> _Working data_
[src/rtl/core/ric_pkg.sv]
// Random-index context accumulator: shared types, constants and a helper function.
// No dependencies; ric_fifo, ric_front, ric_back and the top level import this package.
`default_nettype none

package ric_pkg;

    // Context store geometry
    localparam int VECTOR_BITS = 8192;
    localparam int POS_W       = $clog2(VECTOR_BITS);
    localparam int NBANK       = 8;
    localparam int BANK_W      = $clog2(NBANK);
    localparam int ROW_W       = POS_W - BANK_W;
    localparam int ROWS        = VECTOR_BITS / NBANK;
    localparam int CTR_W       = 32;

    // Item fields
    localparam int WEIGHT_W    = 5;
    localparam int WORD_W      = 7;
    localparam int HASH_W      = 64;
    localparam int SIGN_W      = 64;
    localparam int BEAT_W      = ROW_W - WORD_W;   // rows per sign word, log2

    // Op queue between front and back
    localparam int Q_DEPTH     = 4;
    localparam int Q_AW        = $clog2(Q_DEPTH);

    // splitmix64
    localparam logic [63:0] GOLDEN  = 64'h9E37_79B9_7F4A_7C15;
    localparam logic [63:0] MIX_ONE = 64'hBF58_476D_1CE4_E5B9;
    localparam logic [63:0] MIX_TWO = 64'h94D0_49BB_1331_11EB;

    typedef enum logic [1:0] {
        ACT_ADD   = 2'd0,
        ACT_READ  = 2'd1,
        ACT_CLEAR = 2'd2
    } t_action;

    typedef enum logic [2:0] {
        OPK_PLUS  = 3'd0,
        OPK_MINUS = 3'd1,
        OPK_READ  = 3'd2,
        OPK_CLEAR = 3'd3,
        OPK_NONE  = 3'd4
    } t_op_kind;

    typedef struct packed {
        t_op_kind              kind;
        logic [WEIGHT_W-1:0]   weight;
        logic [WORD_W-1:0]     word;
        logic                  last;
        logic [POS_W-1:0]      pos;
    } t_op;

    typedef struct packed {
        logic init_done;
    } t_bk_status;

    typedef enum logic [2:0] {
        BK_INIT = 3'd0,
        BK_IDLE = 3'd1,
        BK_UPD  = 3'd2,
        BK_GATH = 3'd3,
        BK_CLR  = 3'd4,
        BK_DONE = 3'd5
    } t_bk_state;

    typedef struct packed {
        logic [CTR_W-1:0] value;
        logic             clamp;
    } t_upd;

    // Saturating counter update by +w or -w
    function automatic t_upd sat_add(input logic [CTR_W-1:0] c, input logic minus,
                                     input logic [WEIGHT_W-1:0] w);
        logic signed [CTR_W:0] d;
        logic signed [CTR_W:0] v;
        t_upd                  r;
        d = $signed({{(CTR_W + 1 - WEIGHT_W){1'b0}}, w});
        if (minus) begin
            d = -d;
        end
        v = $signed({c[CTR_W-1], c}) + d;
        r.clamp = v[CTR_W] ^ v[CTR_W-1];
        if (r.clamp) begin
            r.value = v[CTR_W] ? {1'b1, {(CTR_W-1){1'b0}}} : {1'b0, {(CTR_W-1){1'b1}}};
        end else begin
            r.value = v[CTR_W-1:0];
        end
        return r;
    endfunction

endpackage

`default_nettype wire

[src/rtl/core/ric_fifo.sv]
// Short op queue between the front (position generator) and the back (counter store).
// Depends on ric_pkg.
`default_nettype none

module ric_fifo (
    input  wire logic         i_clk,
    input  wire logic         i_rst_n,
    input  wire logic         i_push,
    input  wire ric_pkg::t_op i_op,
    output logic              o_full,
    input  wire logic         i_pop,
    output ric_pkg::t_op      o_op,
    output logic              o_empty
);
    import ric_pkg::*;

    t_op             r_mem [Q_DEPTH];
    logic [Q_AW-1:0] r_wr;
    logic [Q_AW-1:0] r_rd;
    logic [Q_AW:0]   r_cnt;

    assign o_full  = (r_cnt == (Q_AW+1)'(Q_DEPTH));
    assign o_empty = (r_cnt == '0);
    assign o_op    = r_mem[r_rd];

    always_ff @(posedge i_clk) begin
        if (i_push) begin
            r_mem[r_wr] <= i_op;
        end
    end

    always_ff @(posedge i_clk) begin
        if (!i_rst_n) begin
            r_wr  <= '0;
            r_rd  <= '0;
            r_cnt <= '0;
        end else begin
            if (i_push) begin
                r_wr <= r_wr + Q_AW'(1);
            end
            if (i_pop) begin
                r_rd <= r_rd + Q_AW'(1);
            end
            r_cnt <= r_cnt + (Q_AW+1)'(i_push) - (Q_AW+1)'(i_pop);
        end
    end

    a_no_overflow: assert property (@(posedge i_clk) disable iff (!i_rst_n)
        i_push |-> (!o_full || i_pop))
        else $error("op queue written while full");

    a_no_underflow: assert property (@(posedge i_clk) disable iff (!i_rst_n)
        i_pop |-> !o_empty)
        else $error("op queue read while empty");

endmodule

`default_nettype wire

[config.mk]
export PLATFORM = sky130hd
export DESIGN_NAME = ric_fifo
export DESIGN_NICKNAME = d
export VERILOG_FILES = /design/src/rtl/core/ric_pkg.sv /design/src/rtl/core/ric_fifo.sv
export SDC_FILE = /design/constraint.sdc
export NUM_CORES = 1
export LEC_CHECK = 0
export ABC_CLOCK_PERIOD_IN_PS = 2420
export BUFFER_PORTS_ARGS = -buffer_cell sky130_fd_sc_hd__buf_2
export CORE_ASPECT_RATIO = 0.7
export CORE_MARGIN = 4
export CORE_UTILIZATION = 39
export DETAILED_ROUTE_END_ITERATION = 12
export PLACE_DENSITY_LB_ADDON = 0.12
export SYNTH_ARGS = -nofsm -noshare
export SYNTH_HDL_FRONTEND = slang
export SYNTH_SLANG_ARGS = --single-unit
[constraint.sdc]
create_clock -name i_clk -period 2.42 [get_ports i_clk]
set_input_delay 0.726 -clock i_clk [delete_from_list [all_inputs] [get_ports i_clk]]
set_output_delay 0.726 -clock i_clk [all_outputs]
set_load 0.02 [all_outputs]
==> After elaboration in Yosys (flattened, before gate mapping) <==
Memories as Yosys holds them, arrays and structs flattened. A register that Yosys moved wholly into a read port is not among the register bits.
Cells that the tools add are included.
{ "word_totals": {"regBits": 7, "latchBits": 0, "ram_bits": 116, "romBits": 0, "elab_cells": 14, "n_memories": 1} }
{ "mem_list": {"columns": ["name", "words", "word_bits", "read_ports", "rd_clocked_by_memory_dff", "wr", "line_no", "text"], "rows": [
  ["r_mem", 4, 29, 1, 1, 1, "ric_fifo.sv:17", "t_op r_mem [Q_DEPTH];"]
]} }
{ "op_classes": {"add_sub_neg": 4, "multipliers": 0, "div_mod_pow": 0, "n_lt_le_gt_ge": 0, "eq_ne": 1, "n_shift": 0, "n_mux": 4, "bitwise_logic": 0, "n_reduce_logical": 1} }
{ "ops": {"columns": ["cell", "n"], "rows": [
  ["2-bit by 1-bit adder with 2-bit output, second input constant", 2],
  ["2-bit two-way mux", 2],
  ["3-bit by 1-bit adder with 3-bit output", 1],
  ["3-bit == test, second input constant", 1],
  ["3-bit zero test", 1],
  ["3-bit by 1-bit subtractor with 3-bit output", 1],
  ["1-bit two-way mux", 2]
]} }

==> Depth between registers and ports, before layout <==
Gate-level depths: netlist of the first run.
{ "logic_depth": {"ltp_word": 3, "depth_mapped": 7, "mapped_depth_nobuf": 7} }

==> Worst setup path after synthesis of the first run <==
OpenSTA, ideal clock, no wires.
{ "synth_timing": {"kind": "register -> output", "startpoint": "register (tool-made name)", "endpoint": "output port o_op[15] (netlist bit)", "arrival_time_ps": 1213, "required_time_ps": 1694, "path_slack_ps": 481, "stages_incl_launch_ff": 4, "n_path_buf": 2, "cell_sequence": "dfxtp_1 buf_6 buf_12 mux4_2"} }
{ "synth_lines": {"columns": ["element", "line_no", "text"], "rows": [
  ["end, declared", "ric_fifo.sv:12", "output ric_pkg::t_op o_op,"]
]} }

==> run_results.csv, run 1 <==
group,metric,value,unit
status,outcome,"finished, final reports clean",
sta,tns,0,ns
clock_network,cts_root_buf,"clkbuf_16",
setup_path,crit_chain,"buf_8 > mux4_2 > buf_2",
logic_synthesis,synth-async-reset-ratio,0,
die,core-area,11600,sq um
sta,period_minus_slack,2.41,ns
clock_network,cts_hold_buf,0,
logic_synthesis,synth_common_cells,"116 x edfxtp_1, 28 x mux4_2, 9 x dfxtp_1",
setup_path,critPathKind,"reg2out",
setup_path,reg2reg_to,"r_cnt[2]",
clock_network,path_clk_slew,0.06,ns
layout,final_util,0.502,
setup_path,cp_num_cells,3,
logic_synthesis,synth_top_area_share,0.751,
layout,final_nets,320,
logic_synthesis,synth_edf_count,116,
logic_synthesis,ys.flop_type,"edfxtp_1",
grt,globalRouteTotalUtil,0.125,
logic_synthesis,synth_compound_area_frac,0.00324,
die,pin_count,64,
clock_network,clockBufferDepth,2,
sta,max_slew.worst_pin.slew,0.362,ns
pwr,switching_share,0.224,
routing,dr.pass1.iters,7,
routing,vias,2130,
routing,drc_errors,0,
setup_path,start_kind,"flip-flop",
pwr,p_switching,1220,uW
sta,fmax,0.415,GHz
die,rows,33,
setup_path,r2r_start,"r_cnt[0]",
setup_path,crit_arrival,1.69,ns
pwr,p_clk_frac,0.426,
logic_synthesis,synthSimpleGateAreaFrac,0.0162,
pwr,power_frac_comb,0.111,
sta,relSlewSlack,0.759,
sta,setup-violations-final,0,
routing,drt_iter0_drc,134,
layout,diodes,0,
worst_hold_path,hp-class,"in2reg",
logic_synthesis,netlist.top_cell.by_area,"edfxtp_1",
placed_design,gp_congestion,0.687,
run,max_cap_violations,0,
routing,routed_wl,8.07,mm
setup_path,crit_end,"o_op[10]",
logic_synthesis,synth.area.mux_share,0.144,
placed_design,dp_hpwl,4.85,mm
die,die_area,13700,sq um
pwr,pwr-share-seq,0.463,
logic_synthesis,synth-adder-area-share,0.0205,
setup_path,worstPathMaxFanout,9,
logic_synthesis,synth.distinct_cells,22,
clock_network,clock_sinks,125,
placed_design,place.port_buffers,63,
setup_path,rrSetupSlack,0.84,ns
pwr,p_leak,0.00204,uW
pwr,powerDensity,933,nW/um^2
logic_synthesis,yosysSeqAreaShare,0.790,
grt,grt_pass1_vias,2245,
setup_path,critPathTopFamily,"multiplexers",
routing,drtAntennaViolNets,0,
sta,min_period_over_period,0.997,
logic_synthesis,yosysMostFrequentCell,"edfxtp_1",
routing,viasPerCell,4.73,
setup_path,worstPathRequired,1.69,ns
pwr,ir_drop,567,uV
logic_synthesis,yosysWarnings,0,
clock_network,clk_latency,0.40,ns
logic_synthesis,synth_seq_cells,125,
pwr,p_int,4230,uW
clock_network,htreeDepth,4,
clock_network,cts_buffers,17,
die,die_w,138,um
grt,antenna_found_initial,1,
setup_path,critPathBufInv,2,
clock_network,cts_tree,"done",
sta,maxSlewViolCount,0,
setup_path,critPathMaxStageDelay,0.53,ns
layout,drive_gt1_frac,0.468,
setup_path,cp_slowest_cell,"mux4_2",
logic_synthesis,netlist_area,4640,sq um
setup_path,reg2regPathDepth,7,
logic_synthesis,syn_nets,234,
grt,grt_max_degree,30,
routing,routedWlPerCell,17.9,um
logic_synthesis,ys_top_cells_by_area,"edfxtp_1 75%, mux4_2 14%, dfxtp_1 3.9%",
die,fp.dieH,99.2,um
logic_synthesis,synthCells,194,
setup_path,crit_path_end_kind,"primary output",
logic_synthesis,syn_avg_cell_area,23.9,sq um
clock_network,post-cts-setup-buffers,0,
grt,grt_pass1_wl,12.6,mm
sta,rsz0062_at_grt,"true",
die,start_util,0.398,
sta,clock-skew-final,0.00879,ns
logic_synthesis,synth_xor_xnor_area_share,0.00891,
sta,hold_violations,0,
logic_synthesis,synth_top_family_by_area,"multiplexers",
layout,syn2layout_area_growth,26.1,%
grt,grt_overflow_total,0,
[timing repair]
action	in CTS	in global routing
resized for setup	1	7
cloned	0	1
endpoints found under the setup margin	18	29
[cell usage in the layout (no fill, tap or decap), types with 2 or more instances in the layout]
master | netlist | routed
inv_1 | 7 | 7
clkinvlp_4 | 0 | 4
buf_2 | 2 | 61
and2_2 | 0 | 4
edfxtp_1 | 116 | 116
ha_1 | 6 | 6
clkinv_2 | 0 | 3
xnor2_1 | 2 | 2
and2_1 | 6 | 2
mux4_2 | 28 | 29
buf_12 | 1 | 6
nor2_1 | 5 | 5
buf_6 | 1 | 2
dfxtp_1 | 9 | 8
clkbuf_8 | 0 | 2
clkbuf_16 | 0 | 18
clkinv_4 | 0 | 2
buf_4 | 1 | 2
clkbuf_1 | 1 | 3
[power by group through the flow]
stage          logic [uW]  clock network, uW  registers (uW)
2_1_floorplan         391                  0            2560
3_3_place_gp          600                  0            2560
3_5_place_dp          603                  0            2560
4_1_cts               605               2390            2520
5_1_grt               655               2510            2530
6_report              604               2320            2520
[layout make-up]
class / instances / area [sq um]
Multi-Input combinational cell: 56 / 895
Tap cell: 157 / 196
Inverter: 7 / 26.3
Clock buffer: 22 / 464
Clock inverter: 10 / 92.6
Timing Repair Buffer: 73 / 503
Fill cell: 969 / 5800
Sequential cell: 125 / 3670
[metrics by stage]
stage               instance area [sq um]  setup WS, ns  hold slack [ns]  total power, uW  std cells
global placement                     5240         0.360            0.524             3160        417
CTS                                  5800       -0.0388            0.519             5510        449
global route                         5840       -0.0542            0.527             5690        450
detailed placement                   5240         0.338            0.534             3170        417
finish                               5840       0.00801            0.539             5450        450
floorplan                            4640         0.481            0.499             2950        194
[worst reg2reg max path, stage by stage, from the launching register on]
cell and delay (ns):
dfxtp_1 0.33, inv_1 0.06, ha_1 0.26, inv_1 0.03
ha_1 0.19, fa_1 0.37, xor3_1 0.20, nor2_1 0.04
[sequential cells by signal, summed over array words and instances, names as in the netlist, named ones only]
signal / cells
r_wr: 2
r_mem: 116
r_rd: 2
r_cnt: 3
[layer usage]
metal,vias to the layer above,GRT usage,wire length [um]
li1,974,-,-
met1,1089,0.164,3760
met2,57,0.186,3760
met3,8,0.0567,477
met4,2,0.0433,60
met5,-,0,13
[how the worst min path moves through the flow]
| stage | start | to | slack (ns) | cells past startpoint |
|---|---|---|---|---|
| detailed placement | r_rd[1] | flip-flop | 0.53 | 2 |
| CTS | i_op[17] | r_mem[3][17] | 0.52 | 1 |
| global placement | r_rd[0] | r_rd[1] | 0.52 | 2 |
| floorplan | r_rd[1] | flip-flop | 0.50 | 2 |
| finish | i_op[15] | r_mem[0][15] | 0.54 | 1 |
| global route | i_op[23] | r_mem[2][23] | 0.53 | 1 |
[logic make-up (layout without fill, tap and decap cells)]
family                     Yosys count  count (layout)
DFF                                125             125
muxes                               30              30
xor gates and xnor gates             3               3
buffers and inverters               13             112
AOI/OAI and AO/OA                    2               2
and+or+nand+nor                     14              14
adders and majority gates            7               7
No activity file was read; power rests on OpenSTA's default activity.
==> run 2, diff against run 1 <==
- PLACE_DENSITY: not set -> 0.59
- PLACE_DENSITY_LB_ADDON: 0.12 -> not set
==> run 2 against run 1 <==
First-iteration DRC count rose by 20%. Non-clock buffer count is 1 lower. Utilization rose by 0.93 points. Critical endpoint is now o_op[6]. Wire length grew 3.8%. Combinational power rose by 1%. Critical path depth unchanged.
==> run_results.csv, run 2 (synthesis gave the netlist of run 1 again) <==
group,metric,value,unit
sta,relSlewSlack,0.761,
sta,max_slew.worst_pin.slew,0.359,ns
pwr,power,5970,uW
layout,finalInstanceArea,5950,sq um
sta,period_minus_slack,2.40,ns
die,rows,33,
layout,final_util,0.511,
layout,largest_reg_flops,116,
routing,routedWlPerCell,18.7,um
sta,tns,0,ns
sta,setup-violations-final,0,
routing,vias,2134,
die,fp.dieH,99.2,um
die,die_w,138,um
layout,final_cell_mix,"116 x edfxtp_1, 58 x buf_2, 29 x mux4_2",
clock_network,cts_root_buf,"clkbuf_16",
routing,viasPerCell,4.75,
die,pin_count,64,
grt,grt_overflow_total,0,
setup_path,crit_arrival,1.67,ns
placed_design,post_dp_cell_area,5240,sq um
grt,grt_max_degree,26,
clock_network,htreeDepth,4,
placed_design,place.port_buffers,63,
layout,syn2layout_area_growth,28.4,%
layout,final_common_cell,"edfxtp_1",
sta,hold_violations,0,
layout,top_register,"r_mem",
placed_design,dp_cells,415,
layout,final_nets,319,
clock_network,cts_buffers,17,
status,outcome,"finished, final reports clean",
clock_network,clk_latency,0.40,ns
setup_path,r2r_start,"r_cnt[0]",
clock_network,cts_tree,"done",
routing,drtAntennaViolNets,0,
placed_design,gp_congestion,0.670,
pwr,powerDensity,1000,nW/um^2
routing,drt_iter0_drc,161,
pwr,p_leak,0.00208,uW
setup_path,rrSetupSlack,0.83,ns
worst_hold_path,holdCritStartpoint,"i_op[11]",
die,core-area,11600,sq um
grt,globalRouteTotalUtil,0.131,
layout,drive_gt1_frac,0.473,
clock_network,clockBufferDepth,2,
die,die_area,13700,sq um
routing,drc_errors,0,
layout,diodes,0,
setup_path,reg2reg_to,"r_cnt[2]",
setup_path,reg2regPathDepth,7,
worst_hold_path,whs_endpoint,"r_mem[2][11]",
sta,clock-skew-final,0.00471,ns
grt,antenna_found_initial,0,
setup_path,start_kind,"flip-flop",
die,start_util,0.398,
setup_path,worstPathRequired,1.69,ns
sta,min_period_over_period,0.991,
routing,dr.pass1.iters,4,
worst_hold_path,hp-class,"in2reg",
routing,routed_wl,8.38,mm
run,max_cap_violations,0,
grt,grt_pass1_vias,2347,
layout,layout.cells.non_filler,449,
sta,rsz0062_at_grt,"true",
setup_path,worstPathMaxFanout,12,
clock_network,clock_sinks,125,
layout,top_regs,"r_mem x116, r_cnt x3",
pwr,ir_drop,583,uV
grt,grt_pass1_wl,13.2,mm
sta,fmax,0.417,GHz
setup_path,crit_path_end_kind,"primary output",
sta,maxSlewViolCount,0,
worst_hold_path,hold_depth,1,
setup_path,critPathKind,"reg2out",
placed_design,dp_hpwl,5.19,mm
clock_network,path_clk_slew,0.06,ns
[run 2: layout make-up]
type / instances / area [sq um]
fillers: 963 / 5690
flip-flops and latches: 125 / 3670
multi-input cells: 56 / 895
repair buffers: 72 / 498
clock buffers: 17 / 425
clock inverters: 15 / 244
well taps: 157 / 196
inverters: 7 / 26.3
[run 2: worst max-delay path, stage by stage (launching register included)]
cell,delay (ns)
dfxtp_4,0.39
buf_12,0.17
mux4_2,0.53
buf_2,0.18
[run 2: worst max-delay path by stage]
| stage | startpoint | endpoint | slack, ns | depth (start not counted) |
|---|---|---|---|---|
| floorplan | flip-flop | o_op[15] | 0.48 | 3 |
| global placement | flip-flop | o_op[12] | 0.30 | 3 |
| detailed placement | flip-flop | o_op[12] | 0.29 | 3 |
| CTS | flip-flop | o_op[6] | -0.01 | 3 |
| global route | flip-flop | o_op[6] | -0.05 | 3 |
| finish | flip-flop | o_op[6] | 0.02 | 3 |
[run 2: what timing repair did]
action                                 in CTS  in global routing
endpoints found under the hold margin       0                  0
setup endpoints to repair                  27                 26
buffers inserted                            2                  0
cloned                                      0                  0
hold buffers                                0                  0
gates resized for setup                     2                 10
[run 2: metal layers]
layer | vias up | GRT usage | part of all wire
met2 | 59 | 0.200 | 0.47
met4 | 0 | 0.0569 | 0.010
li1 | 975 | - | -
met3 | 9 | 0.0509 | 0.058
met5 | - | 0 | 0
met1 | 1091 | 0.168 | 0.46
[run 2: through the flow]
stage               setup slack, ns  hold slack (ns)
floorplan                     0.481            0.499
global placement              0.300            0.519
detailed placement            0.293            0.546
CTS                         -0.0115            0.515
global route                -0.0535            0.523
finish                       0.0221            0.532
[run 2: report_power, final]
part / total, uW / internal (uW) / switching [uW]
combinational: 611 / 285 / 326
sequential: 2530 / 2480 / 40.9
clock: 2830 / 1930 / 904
* * *
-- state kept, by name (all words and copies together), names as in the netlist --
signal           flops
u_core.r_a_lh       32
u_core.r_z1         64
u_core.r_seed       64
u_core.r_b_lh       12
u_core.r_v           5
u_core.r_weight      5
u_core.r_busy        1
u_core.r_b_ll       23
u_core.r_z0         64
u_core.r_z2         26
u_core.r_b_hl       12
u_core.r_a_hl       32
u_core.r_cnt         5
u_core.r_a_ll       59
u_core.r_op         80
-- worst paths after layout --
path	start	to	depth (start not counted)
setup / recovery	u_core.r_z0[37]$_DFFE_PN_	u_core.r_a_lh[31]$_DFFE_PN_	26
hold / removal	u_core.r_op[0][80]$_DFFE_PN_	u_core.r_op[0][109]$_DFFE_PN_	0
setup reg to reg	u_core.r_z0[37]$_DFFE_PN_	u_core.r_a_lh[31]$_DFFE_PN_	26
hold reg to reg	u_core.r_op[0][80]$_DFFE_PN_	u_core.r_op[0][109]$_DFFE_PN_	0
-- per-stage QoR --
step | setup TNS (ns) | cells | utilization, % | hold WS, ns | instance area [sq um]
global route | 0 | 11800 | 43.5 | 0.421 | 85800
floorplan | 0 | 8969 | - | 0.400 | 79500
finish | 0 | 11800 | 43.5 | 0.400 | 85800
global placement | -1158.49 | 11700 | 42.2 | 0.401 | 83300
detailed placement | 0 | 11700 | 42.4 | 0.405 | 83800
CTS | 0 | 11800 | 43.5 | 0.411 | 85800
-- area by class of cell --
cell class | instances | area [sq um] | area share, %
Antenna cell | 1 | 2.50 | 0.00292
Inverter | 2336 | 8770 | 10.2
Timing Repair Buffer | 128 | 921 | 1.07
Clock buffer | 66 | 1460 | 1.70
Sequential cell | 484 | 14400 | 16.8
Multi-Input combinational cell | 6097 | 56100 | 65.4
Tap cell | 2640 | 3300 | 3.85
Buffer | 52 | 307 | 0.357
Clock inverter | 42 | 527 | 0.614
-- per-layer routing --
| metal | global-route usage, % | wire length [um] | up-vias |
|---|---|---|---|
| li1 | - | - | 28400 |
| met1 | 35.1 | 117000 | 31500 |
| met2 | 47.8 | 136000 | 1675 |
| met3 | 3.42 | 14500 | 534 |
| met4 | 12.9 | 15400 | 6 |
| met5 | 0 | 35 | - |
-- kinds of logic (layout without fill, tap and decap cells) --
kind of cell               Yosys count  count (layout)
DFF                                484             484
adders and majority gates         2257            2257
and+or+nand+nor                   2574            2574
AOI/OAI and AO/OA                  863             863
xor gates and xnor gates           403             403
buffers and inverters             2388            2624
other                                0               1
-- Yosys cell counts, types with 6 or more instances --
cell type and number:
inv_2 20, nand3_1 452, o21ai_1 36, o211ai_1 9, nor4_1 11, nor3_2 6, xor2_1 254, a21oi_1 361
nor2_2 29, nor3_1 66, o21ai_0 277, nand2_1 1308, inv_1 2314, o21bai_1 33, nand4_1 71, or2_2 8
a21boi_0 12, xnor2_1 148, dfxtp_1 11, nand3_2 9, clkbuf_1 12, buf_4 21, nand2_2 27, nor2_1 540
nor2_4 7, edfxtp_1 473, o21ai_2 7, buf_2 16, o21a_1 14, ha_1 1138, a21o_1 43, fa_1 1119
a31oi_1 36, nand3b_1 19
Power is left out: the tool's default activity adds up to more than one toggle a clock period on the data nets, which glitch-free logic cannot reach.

> _About this exercise_
Above this instruction are the records; retype exactly the lines from the one containing "15400 | 6 |" up to and including the one containing "Power is left".

> _Output of the task_
| met4 | 12.9 | 15400 | 6 |
| met5 | 0 | 35 | - |
-- kinds of logic (layout without fill, tap and decap cells) --
kind of cell               Yosys count  count (layout)
DFF                                484             484
adders and majority gates         2257            2257
and+or+nand+nor                   2574            2574
AOI/OAI and AO/OA                  863             863
xor gates and xnor gates           403             403
buffers and inverters             2388            2624
other                                0               1
-- Yosys cell counts, types with 6 or more instances --
cell type and number:
inv_2 20, nand3_1 452, o21ai_1 36, o211ai_1 9, nor4_1 11, nor3_2 6, xor2_1 254, a21oi_1 361
nor2_2 29, nor3_1 66, o21ai_0 277, nand2_1 1308, inv_1 2314, o21bai_1 33, nand4_1 71, or2_2 8
a21boi_0 12, xnor2_1 148, dfxtp_1 11, nand3_2 9, clkbuf_1 12, buf_4 21, nand2_2 27, nor2_1 540
nor2_4 7, edfxtp_1 473, o21ai_2 7, buf_2 16, o21a_1 14, ha_1 1138, a21o_1 43, fa_1 1119
a31oi_1 36, nand3b_1 19
Power is left out: the tool's default activity adds up to more than one toggle a clock period on the data nets, which glitch-free logic cannot reach.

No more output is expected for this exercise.